После революции показалось, что он ясновидец. А теперь видим, что империя просуществовала еще три четверти века. Разрушилась на наших глазах, но до разумного ли конца? И нет новых Хлебниковых, чтобы предсказать ее путь.
Хлебников пытался совершенствовать русский лексикон, и делал это широко и с блеском. Мандельштам писал: "Хлебников возится со словами, как крот, между тем, он прорыл в земле ходы для будущего на целое столетие". Кубизм и вообще экспериментирование в живописи оказало на кубофутуристов несомненное влияние. Впрочем, Хлебников усматривал корни этого влияния в фольклоре, говорил, что это "русское умничество, всегда алчущее прав".
Некоторое математическое образование дало Хлебникову идею увязать словотворчество с математикой: "И хитроумные Эвклиды и Лобачевский не назовут ли одиннадцать нетленных истин корни русского языка? В словах же увидят следы рабства рождению и смерти". Оставим в стороне изумительную безграмотность. Трудно, однако же, найти в этих мыслях хоть какую-то научную серьезность.
Но -- хлебниковская "новоречь" вдохновляет на поиски, на языковые эксперименты. Он играет словами, как жонглер высшей квалификации. Автор у него -- словач, критик -- судри-мудри, поэт -- небогрез или песниль, литература -- письмеса. Актер -- игрец, игрица и даже обликмен. Театр -играва, труппа -- людняк, представление -- созерциня, драма -- говоряна, комедия -- шутыня, опера -- голосыня, бытовая пьеса (soap-opera?) -жизнуха.
Рискну попрактиковаться "по Хлебникову". Вчера я был в играве на созерцине. Поставили говоряну "Три сестры" словача Чехова, замечательного мастера письмеса и тонкого песниля. Судри-мудри отмечали в рецензиях, что людняк работал вдохновенно. Обликмены и (легко пойду сам по методу учителя) обликвумены раскрылись в новой толковалке (по-старому -- трактовке) сценобосса или сценохоза (т.е.режиссера), почувствовавшего всю небогрезность этой жизнухи.
Вот как это звучит три четверти столетия спустя. Наверное, не пришло время для реализации такого языка, а может, и никогда не придет. Впрочем, попробуйте продолжить эксперимент, коли есть вдохновение. А ведь это только начало. Хлебников призывал к созданию "языка мысли" и "всеобщего", или "звездного", языка.
Каковы результаты в борьбе "классического мифотворца" Хлебникова против поэтических канонов?
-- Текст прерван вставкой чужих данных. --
--- src/rtl/rms_pkg.sv ---
// ----------------------------------------------------------------------------
// rms_pkg
// Shared constants and types of the block rms meter.
// ----------------------------------------------------------------------------
package rms_pkg;

  localparam int MAX_SAMPLES = 1024;

  localparam int SAMPLE_W  = 16;
  localparam int RMS_W     = 16;
  localparam int OUT_CNT_W = 11;
  localparam int SQ_W      = 2 * SAMPLE_W;

  // count holds 0..MAX_SAMPLES
  localparam int CNT_W = $clog2(MAX_SAMPLES + 1);
  // sum of squares is at most MAX_SAMPLES * 2^30
  localparam int SUM_W = CNT_W + 30;
  // mean is at most 2^30; kept even for the root
  localparam int MEAN_W = 2 * RMS_W;

  localparam int Q_DEPTH = 2;
  localparam int Q_PTR_W = $clog2(Q_DEPTH);
  localparam int Q_CNT_W = $clog2(Q_DEPTH + 1);

  typedef struct packed {
    logic [SUM_W-1:0] sum;
    logic [CNT_W-1:0] count;
    logic             overflow;
  } job_t;

endpackage

--- src/rtl/rms_in_if.sv ---
// ----------------------------------------------------------------------------
// rms_in_if
// Sample channel: valid/ready handshake with one signed sample per item.
// ----------------------------------------------------------------------------
interface rms_in_if;
  logic                         valid;
  logic                         ready;
  logic [rms_pkg::SAMPLE_W-1:0] sample;
  logic                         last;

  modport source (output valid, output sample, output last, input ready);
  modport sink   (input valid, input sample, input last, output ready);
endinterface

--- src/rtl/rms_out_if.sv ---
// ----------------------------------------------------------------------------
// rms_out_if
// Result channel: valid/ready handshake with one block result per item.
// ----------------------------------------------------------------------------
interface rms_out_if;
  logic                          valid;
  logic                          ready;
  logic [rms_pkg::RMS_W-1:0]     rms_value;
  logic [rms_pkg::OUT_CNT_W-1:0] sample_count;
  logic                          overflow;

  modport source (output valid, output rms_value, output sample_count,
                  output overflow, input ready);
  modport sink   (input valid, input rms_value, input sample_count,
                  input overflow, output ready);
endinterface

--- src/rtl/rms_front.sv ---
// ----------------------------------------------------------------------------
// rms_front
// Squares each sample and accumulates it; on the last sample of a block
// hands sum, count and overflow flag to the job queue.
// ----------------------------------------------------------------------------
module rms_front (
  input  logic            clk,
  input  logic            rst,
  rms_in_if.sink          samples,
  output logic            push,
  output rms_pkg::job_t   job,
  input  logic            q_ready
);

  logic [rms_pkg::SUM_W-1:0]    sum;
  logic [rms_pkg::CNT_W-1:0]    count;
  logic                         overflowed;

  logic                         fire;
  logic                         room;
  logic [rms_pkg::SAMPLE_W-1:0] mag;
  logic [rms_pkg::SQ_W-1:0]     square;
  logic [rms_pkg::SUM_W-1:0]    sum_next;
  logic [rms_pkg::CNT_W-1:0]    count_next;
  logic                         overflowed_next;

  // only a last item needs a free queue slot
  assign samples.ready = q_ready || !samples.last;
  assign fire          = samples.valid && samples.ready;

  assign room   = count < rms_pkg::CNT_W'(rms_pkg::MAX_SAMPLES);
  assign mag    = samples.sample[rms_pkg::SAMPLE_W-1] ? (~samples.sample + 1'b1)
                                                      : samples.sample;
  assign square = rms_pkg::SQ_W'(mag) * rms_pkg::SQ_W'(mag);

  always_comb begin
    if (room) begin
      sum_next        = sum + rms_pkg::SUM_W'(square);
      count_next      = count + 1'b1;
      overflowed_next = overflowed;
    end else begin
      sum_next        = sum;
      count_next      = count;
      overflowed_next = 1'b1;
    end
  end

  assign push         = fire && samples.last;
  assign job.sum      = sum_next;
  assign job.count    = count_next;
  assign job.overflow = overflowed_next;

  always_ff @(posedge clk) begin
    if (rst) begin
      sum        <= '0;
      count      <= '0;
      overflowed <= 1'b0;
    end else if (fire) begin
      if (samples.last) begin
        sum        <= '0;
        count      <= '0;
        overflowed <= 1'b0;
      end else begin
        sum        <= sum_next;
        count      <= count_next;
        overflowed <= overflowed_next;
      end
    end
  end

endmodule

--- src/rtl/rms_queue.sv ---
// ----------------------------------------------------------------------------
// rms_queue
// Short register queue of finished block totals between front and back.
// ----------------------------------------------------------------------------
module rms_queue (
  input  logic          clk,
  input  logic          rst,
  input  logic          push,
  input  rms_pkg::job_t wr_job,
  output logic          wr_ready,
  input  logic          pop,
  output logic          rd_valid,
  output rms_pkg::job_t rd_job
);

  rms_pkg::job_t                entries [rms_pkg::Q_DEPTH];
  logic [rms_pkg::Q_PTR_W-1:0]  wr_ptr;
  logic [rms_pkg::Q_PTR_W-1:0]  rd_ptr;
  logic [rms_pkg::Q_CNT_W-1:0]  fill;
  logic                         do_push;
  logic                         do_pop;

  assign wr_ready = fill != rms_pkg::Q_CNT_W'(rms_pkg::Q_DEPTH);
  assign rd_valid = fill != '0;
  assign rd_job   = entries[rd_ptr];
  assign do_push  = push && wr_ready;
  assign do_pop   = pop && rd_valid;

  function automatic logic [rms_pkg::Q_PTR_W-1:0] bump(
    input logic [rms_pkg::Q_PTR_W-1:0] p
  );
    if (p == rms_pkg::Q_PTR_W'(rms_pkg::Q_DEPTH - 1)) begin
      return '0;
    end
    return p + 1'b1;
  endfunction

  always_ff @(posedge clk) begin
    if (do_push) begin
      entries[wr_ptr] <= wr_job;
    end
  end

  always_ff @(posedge clk) begin
    if (rst) begin
      wr_ptr <= '0;
      rd_ptr <= '0;
      fill   <= '0;
    end else begin
      if (do_push) begin
        wr_ptr <= bump(wr_ptr);
      end
      if (do_pop) begin
        rd_ptr <= bump(rd_ptr);
      end
      if (do_push && !do_pop) begin
        fill <= fill + 1'b1;
      end else if (do_pop && !do_push) begin
        fill <= fill - 1'b1;
      end
    end
  end

endmodule

--- src/rtl/rms_back.sv ---
// ----------------------------------------------------------------------------
// rms_back
// Divides a block's sum of squares by its count one quotient bit a cycle,
// then takes the integer square root one digit a cycle, and holds the
// result in an output register.
// ----------------------------------------------------------------------------
module rms_back (
  input  logic          clk,
  input  logic          rst,
  input  logic          q_valid,
  input  rms_pkg::job_t q_job,
  output logic          pop,
  rms_out_if.source     results
);

  localparam logic [1:0] ST_IDLE = 2'd0;
  localparam logic [1:0] ST_DIV  = 2'd1;
  localparam logic [1:0] ST_SQRT = 2'd2;
  localparam logic [1:0] ST_DONE = 2'd3;

  localparam int STEP_W = $clog2(rms_pkg::SUM_W);
  localparam int REM_W  = rms_pkg::RMS_W + 1;

  logic [1:0]                  state;
  logic [STEP_W-1:0]           step;

  logic [rms_pkg::SUM_W-1:0]   quot;
  logic [rms_pkg::CNT_W-1:0]   div_rem;
  logic [rms_pkg::CNT_W-1:0]   divisor;
  logic                        ovf;

  logic [rms_pkg::MEAN_W-1:0]  rad;
  logic [REM_W-1:0]            sq_rem;
  logic [rms_pkg::RMS_W-1:0]   root;

  logic [rms_pkg::CNT_W:0]     div_sh;
  logic                        div_ge;
  logic [REM_W+1:0]            sq_sh;
  logic [REM_W+1:0]            trial;
  logic                        sq_ge;

  logic                        out_valid;
  logic [rms_pkg::RMS_W-1:0]   out_rms;
  logic [rms_pkg::OUT_CNT_W-1:0] out_cnt;
  logic                        out_ovf;

  assign div_sh = {div_rem, quot[rms_pkg::SUM_W-1]};
  assign div_ge = div_sh >= {1'b0, divisor};

  assign sq_sh  = {sq_rem, rad[rms_pkg::MEAN_W-1 -: 2]};
  assign trial  = {1'b0, root, 2'b01};
  assign sq_ge  = sq_sh >= trial;

  assign pop = (state == ST_IDLE) && q_valid;

  assign results.valid        = out_valid;
  assign results.rms_value    = out_rms;
  assign results.sample_count = out_cnt;
  assign results.overflow     = out_ovf;

  always_ff @(posedge clk) begin
    case (state)
      ST_IDLE: begin
        quot    <= q_job.sum;
        divisor <= q_job.count;
        ovf     <= q_job.overflow;
        div_rem <= '0;
      end
      ST_DIV: begin
        div_rem <= div_ge ? rms_pkg::CNT_W'(div_sh - {1'b0, divisor})
                          : rms_pkg::CNT_W'(div_sh);
        quot    <= {quot[rms_pkg::SUM_W-2:0], div_ge};
        // quotient complete: load the radicand
        if (step == '0) begin
          rad    <= rms_pkg::MEAN_W'({quot[rms_pkg::SUM_W-2:0], div_ge});
          sq_rem <= '0;
          root   <= '0;
        end
      end
      ST_SQRT: begin
        sq_rem <= sq_ge ? REM_W'(sq_sh - trial) : REM_W'(sq_sh);
        root   <= {root[rms_pkg::RMS_W-2:0], sq_ge};
        rad    <= {rad[rms_pkg::MEAN_W-3:0], 2'b00};
      end
      default: begin
      end
    endcase
  end

  always_ff @(posedge clk) begin
    if (rst) begin
      state     <= ST_IDLE;
      step      <= '0;
      out_valid <= 1'b0;
    end else begin
      // a new result may replace the one taken in the same cycle
      if ((state == ST_DONE) && (!out_valid || results.ready)) begin
        out_valid <= 1'b1;
      end else if (results.valid && results.ready) begin
        out_valid <= 1'b0;
      end
      case (state)
        ST_IDLE: begin
          if (q_valid) begin
            state <= ST_DIV;
            step  <= STEP_W'(rms_pkg::SUM_W - 1);
          end
        end
        ST_DIV: begin
          if (step == '0) begin
            state <= ST_SQRT;
            step  <= STEP_W'(rms_pkg::RMS_W - 1);
          end else begin
            step <= step - 1'b1;
          end
        end
        ST_SQRT: begin
          if (step == '0) begin
            state <= ST_DONE;
          end else begin
            step <= step - 1'b1;
          end
        end
        ST_DONE: begin
          if (!out_valid || results.ready) begin
            state <= ST_IDLE;
          end
        end
        default: begin
          state <= ST_IDLE;
        end
      endcase
    end
  end

  always_ff @(posedge clk) begin
    if ((state == ST_DONE) && (!out_valid || results.ready)) begin
      out_rms <= root;
      out_cnt <= rms_pkg::OUT_CNT_W'(divisor);
      out_ovf <= ovf;
    end
  end

endmodule

--- src/rtl/block_rms_meter_top.sv ---
// ----------------------------------------------------------------------------
// block_rms_meter_top
// RMS of blocks of signed Q1.15 samples, one result per block.
//
//   channel   dir  item fields                        handshake
//   samples   in   sample[15:0] signed, last          valid / ready
//   results   out  rms_value[15:0], sample_count[10:0],
//                  overflow                           valid / ready
//
// samples are taken one per cycle unless a last sample stalls; squaring and accumulation are combinational
// each finished block waits in a 2-entry queue for the back end, which works
// on one block at a time until its result is out: serial divide, serial root
// a last sample stalls only while the queue is full; others never stall
// reset clears sums, counts, queue fill and output valid flag at once
// ----------------------------------------------------------------------------
module block_rms_meter_top (
  input  logic     clk,
  input  logic     rst,
  rms_in_if.sink   samples,
  rms_out_if.source results
);

  logic          push;
  rms_pkg::job_t wr_job;
  logic          q_ready;
  logic          pop;
  logic          q_valid;
  rms_pkg::job_t rd_job;

  rms_front u_front (
    .clk     (clk),
    .rst     (rst),
    .samples (samples),
    .push    (push),
    .job     (wr_job),
    .q_ready (q_ready)
  );

  rms_queue u_queue (
    .clk      (clk),
    .rst      (rst),
    .push     (push),
    .wr_job   (wr_job),
    .wr_ready (q_ready),
    .pop      (pop),
    .rd_valid (q_valid),
    .rd_job   (rd_job)
  );

  rms_back u_back (
    .clk     (clk),
    .rst     (rst),
    .q_valid (q_valid),
    .q_job   (rd_job),
    .pop     (pop),
    .results (results)
  );

endmodule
Маяковский очень точно оценил Хлебникова: у него было сто читателей, пятьдесят из них называли его графоманом, сорок читали и удивлялись, почему из этого ничего не получается, и только десять любили этого Колумба новых поэтических языков. Ефим Эткинд считает, что "идеи Хлебникова оказались богаче его творчества". А вот в том же сборнике, посвященном Хлебникову, мнение Жолковского: "Несмотря на гениальность Хлебникова, а, может быть, именно ввиду ее масштабов и экстремизма эта попытка, утопическая, "графоманская" уже в своем замысле, пока что не привела к успеху".